PROBLEM TO WORK ON:
Sift the listing for lines that hold the string "enum" and pull them out.

--- START ---

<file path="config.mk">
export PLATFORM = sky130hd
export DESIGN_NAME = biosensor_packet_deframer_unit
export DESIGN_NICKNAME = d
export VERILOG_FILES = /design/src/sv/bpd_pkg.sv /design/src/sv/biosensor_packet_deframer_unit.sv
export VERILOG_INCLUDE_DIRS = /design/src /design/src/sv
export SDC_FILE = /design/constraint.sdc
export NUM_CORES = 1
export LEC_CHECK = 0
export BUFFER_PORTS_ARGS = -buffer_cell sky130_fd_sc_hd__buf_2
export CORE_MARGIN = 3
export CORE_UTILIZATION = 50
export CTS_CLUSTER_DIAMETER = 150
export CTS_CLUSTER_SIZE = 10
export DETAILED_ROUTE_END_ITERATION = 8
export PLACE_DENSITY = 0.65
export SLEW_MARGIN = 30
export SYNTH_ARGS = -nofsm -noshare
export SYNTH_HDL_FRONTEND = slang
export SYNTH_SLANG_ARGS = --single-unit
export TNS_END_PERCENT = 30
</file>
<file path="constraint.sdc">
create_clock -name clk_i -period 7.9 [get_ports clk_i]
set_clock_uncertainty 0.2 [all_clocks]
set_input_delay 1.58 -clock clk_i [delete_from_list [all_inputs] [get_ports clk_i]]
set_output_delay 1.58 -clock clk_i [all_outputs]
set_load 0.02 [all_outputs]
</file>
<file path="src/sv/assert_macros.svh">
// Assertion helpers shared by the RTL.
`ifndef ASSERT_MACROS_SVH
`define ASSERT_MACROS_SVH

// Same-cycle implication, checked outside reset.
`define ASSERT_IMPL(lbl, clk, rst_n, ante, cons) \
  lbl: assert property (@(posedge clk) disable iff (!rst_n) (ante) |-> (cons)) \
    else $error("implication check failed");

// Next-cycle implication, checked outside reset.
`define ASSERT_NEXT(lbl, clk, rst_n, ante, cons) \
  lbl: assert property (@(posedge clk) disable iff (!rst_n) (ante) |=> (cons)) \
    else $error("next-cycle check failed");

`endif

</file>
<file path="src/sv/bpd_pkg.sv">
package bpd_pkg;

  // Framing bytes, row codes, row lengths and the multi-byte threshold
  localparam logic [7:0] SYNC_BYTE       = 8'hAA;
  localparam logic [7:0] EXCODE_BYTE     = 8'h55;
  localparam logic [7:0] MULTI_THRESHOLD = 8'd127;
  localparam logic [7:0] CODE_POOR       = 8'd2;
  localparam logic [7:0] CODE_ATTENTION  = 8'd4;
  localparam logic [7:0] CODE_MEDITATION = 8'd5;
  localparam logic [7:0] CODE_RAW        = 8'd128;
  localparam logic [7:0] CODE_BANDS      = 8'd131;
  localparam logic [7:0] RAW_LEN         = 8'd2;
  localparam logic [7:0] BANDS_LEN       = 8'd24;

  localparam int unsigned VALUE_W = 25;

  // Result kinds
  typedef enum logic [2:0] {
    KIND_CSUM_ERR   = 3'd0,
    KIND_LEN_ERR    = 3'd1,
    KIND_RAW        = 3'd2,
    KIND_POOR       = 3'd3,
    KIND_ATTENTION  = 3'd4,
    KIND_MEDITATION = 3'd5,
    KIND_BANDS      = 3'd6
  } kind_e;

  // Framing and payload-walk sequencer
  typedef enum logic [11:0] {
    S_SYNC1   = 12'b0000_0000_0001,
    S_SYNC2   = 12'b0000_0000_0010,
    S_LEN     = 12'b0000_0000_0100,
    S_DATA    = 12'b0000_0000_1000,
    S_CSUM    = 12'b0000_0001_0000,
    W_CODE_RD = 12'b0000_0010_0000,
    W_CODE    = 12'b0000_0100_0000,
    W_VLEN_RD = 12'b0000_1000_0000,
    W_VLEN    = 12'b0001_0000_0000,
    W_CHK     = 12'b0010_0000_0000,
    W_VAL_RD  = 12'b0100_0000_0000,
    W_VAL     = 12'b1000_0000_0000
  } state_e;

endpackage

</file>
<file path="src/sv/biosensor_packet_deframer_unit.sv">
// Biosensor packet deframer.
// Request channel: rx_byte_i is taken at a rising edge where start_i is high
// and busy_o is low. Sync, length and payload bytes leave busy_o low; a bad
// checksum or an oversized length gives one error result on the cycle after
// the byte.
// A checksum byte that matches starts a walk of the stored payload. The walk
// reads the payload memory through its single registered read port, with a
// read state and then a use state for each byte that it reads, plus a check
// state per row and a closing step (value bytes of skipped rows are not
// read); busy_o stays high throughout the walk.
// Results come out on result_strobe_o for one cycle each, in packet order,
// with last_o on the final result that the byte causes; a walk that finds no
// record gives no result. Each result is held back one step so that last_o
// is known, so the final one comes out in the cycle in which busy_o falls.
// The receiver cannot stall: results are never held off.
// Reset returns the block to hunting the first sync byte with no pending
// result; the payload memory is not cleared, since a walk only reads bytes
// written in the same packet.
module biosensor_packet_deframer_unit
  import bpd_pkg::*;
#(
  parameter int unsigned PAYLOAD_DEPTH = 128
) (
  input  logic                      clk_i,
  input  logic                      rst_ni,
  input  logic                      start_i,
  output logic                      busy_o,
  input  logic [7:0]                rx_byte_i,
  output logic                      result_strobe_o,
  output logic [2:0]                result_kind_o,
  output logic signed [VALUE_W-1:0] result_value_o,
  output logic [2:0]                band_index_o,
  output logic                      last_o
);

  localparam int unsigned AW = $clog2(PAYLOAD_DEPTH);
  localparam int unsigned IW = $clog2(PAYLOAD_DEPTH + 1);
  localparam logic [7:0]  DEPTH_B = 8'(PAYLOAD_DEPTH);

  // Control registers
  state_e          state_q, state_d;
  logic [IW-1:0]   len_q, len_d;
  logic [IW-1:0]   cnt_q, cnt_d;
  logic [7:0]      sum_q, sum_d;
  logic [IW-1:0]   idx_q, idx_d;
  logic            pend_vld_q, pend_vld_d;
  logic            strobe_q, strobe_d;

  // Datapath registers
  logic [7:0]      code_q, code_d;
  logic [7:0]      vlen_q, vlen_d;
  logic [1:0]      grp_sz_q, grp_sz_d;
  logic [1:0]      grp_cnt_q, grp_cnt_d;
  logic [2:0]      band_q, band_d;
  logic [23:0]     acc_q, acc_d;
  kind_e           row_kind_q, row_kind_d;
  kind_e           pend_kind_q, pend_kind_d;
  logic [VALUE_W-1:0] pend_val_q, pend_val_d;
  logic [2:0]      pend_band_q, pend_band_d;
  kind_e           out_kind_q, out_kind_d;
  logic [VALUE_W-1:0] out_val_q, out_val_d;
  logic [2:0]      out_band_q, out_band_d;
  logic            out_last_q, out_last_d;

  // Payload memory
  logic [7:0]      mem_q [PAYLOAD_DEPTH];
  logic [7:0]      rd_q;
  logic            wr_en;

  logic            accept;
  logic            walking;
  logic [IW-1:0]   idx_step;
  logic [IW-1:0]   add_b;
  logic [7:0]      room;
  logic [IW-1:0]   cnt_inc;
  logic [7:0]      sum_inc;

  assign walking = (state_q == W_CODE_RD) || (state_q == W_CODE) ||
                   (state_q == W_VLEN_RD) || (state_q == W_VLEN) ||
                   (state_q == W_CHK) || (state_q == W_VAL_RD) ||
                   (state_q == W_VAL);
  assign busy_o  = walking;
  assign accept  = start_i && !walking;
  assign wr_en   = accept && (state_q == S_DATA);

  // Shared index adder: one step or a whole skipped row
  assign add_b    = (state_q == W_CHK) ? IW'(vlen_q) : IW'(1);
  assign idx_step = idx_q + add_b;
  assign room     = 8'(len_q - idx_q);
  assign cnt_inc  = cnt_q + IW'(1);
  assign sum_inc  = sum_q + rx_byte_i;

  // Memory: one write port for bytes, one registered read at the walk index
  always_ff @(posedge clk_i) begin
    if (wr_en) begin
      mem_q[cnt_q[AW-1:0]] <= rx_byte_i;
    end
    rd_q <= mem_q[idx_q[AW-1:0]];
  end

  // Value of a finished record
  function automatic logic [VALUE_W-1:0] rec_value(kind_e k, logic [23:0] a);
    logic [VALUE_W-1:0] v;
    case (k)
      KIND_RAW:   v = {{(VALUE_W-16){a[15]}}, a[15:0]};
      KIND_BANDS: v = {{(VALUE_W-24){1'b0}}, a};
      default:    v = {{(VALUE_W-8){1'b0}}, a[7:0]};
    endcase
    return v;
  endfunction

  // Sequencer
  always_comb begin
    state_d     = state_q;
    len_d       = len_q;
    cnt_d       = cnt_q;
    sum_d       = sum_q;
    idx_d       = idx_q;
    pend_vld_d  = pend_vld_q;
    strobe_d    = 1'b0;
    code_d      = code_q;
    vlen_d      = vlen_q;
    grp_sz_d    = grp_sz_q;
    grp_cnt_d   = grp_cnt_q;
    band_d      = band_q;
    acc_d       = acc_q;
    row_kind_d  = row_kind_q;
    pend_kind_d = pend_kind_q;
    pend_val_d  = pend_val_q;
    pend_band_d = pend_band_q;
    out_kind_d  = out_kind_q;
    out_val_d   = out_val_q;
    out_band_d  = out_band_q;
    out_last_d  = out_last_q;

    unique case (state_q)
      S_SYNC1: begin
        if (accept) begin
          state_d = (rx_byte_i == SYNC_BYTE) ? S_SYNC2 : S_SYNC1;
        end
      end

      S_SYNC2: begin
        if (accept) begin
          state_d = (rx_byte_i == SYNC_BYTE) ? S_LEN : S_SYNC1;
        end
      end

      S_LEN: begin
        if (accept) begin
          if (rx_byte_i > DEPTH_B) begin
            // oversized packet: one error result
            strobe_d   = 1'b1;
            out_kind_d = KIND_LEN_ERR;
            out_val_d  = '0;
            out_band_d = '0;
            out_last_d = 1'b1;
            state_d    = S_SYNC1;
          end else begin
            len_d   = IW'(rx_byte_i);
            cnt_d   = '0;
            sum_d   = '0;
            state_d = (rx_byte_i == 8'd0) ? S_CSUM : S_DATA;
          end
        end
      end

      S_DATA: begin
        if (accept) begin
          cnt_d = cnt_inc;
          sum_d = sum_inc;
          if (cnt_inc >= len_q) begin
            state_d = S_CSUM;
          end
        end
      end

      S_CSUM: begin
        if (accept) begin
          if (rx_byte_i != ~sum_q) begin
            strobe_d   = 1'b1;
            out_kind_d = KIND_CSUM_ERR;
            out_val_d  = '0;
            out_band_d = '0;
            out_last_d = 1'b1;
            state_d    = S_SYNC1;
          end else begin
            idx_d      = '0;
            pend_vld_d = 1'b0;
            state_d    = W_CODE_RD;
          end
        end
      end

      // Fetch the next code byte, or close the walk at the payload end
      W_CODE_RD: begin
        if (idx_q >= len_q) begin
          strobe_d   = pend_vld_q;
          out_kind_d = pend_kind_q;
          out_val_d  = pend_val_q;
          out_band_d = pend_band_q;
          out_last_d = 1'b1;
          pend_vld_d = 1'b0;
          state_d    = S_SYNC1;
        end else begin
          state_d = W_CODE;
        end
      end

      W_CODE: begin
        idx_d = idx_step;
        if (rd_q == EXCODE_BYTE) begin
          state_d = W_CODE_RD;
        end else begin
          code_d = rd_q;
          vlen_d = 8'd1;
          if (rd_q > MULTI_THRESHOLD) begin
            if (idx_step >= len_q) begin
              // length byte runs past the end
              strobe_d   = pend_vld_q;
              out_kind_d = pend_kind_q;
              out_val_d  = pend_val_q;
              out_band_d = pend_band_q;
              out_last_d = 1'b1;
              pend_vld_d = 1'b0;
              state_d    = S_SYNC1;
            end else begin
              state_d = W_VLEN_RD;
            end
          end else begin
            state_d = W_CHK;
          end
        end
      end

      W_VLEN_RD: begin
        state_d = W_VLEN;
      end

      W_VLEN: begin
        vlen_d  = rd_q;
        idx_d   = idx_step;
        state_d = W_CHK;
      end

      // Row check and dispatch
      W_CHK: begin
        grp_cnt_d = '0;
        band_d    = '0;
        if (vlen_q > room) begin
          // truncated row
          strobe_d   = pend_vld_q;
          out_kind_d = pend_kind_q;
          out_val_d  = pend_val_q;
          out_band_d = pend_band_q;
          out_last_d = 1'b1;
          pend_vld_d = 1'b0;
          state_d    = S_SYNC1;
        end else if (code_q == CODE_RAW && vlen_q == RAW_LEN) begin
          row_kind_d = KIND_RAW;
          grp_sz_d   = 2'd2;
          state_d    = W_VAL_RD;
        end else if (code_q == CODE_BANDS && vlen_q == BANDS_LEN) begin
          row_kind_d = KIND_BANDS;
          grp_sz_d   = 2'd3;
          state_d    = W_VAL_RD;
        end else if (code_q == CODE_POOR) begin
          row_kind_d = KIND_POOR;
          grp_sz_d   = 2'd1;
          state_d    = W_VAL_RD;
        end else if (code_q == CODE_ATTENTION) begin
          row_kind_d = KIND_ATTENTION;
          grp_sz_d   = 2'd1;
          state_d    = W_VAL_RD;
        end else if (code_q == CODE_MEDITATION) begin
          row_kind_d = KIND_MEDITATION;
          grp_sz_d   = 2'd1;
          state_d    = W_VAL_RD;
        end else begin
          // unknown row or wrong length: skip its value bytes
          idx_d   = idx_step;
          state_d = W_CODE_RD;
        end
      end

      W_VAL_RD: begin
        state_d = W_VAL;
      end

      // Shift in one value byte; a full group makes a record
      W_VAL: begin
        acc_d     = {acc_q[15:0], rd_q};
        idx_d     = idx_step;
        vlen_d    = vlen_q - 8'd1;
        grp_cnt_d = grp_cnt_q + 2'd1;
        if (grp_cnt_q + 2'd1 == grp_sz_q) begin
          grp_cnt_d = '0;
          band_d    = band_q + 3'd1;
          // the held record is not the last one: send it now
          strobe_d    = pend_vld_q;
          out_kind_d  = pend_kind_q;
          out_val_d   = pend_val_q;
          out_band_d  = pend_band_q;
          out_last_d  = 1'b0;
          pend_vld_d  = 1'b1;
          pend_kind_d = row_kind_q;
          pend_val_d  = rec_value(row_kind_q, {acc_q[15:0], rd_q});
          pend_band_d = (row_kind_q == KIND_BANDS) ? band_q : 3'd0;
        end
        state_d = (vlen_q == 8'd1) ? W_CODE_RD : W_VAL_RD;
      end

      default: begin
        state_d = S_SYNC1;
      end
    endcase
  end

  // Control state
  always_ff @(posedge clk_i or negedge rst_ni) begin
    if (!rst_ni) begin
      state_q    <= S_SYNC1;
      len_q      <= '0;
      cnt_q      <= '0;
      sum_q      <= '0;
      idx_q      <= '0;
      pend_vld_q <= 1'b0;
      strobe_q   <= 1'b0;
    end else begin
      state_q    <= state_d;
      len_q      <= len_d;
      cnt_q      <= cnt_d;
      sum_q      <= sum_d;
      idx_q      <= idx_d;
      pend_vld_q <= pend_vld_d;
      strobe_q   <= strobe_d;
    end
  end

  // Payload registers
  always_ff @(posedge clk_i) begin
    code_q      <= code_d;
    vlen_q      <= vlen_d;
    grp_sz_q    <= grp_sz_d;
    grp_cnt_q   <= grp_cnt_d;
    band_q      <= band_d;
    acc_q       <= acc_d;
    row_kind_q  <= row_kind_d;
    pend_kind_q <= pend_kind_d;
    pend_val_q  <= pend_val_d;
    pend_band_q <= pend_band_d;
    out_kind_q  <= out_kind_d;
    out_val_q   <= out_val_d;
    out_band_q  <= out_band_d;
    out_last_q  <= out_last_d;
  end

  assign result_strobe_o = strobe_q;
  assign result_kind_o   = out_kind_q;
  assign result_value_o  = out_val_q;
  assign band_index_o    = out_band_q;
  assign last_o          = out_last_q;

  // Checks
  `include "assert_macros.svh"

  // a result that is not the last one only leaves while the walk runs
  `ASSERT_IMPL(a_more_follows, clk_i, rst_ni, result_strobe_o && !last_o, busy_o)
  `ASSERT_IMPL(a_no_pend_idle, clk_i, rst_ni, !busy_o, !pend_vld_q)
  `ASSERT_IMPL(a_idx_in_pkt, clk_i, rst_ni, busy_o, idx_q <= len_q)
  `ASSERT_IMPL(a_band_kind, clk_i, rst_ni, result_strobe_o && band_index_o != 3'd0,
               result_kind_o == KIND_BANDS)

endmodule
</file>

--- END ---
--- START ---

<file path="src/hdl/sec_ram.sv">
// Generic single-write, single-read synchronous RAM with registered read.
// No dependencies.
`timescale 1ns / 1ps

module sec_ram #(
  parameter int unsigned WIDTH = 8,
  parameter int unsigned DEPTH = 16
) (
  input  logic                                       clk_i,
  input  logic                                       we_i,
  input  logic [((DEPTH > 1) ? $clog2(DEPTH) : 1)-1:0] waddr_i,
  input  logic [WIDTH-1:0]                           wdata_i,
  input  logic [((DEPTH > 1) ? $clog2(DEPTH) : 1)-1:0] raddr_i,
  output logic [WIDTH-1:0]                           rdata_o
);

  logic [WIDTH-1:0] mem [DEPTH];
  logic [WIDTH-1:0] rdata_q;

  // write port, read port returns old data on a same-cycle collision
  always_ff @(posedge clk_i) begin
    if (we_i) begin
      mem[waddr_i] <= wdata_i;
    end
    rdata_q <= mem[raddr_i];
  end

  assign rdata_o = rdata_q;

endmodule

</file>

--- END ---

SOLUTION:
  typedef enum logic [2:0] {
  typedef enum logic [11:0] {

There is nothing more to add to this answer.